Due impressioni diverse per Moondust for My Diamond di Hayden Thorpe
Prima impressione: Moondust for My Diamond (Domino) è un bel disco a cui manca qualcosa. Difficile dire cosa. Verrebbe da dire il travaglio, il sudore della mente.
Si può obbiettare che non sono travaglio e sudore termini associabili alla musica di Hayden Thorpe, né oggi come solista né a suo tempo come frontman dei Wild Beasts. Si può obbiettare che lo stesso discorso vale per ‘maestri’ importanti tipo David Sylvian o Paul Buchanan (quello dei Blue Nile). Solo che in loro il travaglio è evidente sotto le forme eleganti, la bella superficie levigata (che, per tale ragione, risultano ancora più eleganti e levigate). Thorpe invece sembra creare dei fondali, degli scenari quando non degli Swarowski sonici. E non è per nulla un complimento.

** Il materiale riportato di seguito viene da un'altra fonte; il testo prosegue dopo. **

$ cat src/hdl/grec_pkg.sv
package grec_pkg;

  localparam int unsigned MAX_NODE_COUNT = 64;
  localparam int unsigned IdxW = (MAX_NODE_COUNT > 1) ? $clog2(MAX_NODE_COUNT) : 1;
  localparam int unsigned CntW = $clog2(MAX_NODE_COUNT + 1);
  localparam int unsigned IdW = 16;

  typedef logic [IdxW-1:0] idx_t;
  typedef logic [CntW-1:0] cnt_t;
  typedef logic [IdW-1:0] id_t;
  typedef logic [MAX_NODE_COUNT-1:0] row_t;

  typedef enum logic [1:0] {
    KIND_INSERT_NODE,
    KIND_INSERT_EDGE,
    KIND_QUERY_EDGE,
    KIND_QUERY_REACH
  } kind_e;

  typedef enum logic [1:0] {
    STATUS_OK,
    STATUS_FULL,
    STATUS_DUP,
    STATUS_UNKNOWN
  } status_e;

  typedef enum logic [1:0] {
    OP_CLEAR_ROW,
    OP_SET_EDGE,
    OP_TEST_EDGE,
    OP_REACH
  } walk_op_e;

  typedef struct packed {
    kind_e kind;
    id_t   first_id;
    id_t   second_id;
  } in_item_t;

  typedef struct packed {
    status_e status;
    logic    answer;
  } out_item_t;

  typedef struct packed {
    logic     start;
    walk_op_e op;
    idx_t     src;
    idx_t     dst;
  } walk_cmd_t;

  typedef struct packed {
    logic done;
    logic answer;
  } walk_rsp_t;

  typedef struct packed {
    logic done;
    logic found_a;
    logic found_b;
    idx_t idx_a;
    idx_t idx_b;
  } search_rsp_t;

  // index of the lowest set bit
  function automatic idx_t first_set_idx(row_t v);
    row_t low;
    idx_t idx;
    low = v & (~v + row_t'(1));
    idx = '0;
    for (int b = 0; b < IdxW; b++) begin
      for (int i = 0; i < MAX_NODE_COUNT; i++) begin
        if (i[b]) begin
          idx[b] = idx[b] | low[i];
        end
      end
    end
    return idx;
  endfunction

endpackage
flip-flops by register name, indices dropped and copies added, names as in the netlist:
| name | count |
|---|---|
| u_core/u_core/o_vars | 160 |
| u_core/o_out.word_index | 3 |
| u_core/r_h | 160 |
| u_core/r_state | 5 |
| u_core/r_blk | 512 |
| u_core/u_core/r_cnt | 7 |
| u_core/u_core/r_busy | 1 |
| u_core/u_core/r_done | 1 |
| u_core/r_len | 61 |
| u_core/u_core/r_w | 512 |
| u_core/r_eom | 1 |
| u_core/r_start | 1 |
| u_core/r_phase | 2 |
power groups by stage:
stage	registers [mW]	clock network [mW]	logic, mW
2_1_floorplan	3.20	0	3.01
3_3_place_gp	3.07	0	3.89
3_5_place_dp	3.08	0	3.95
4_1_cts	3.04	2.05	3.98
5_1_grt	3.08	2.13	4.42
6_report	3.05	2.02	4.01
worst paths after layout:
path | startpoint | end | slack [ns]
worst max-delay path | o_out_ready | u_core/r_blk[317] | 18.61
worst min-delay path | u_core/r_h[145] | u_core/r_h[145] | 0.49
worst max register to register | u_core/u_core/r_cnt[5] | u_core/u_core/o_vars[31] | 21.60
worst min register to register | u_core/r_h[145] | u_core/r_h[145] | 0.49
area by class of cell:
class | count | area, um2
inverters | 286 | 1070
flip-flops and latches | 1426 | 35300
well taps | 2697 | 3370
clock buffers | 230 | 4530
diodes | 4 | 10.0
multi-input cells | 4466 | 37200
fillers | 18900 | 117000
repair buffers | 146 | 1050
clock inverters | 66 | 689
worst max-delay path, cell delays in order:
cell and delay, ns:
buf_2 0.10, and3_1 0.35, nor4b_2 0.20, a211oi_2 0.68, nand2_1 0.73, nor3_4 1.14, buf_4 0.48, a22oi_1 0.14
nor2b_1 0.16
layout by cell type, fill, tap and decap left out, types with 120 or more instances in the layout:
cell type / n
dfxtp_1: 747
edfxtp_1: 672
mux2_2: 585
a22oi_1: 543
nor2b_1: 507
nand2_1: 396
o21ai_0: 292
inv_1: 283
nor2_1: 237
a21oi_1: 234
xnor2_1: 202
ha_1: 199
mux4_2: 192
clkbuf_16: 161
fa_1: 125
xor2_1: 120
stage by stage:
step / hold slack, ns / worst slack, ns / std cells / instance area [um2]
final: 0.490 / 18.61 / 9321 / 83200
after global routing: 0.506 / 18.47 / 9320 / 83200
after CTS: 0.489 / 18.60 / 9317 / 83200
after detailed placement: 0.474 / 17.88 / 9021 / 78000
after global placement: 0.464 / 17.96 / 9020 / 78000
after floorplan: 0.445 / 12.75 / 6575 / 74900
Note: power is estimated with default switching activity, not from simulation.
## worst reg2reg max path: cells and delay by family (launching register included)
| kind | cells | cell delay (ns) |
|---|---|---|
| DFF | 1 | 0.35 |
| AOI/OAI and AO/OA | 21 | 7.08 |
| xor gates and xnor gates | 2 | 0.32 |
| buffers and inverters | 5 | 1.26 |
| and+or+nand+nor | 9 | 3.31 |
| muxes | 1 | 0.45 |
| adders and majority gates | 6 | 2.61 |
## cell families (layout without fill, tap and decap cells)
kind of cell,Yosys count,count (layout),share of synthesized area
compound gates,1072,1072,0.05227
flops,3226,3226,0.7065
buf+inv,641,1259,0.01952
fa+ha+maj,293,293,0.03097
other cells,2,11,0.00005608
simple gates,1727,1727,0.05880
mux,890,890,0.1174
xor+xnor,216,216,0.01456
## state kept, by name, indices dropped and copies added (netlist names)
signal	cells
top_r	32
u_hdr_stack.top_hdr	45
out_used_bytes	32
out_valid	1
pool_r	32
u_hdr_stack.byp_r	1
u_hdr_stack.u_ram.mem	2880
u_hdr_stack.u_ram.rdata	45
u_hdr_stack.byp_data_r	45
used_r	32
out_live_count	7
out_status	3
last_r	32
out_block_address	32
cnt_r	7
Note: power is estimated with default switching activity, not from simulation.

La seconda possibile lettura di Hayden Thorpe – Moondust for My Diamond
Questa era la lettura antipatica, ipercritica, ipertesa. Può accadere però, e magari nemmeno al primo ascolto, che un pezzo intitolato Hotel November Tango catturi l’attenzione e assuma l’aspetto di un ponte – nella nebbia, per dare l’idea – attraverso cui entrare nel mondo thorpiano, coglierne la sommessa, suadente e per nulla swarowskiana sensualità. Ed ecco che assumono un connotato diverso, e motivato, sia l’elettronica vaporosa sia la classica voce in falsetto. Non è un esito tanto ovvio e per arrivarci un certo travaglio è certamente stato necessario.
Moondust for My Diamond e le strade della bellezza
Forse questa lettura simpatetica è aiutata da una seconda parte dell’album meno astratta e più trasognata, più emozionante. Forse ci vuole qualche minuto per sgomberare la testa da certificati verdi e indici RT e per pensare che c’è comunque bellezza intorno a noi. Magari non riusciamo a vederla, oppure la facciamo andare via, ma poi riappare, a volte come un ponte nella nebbia.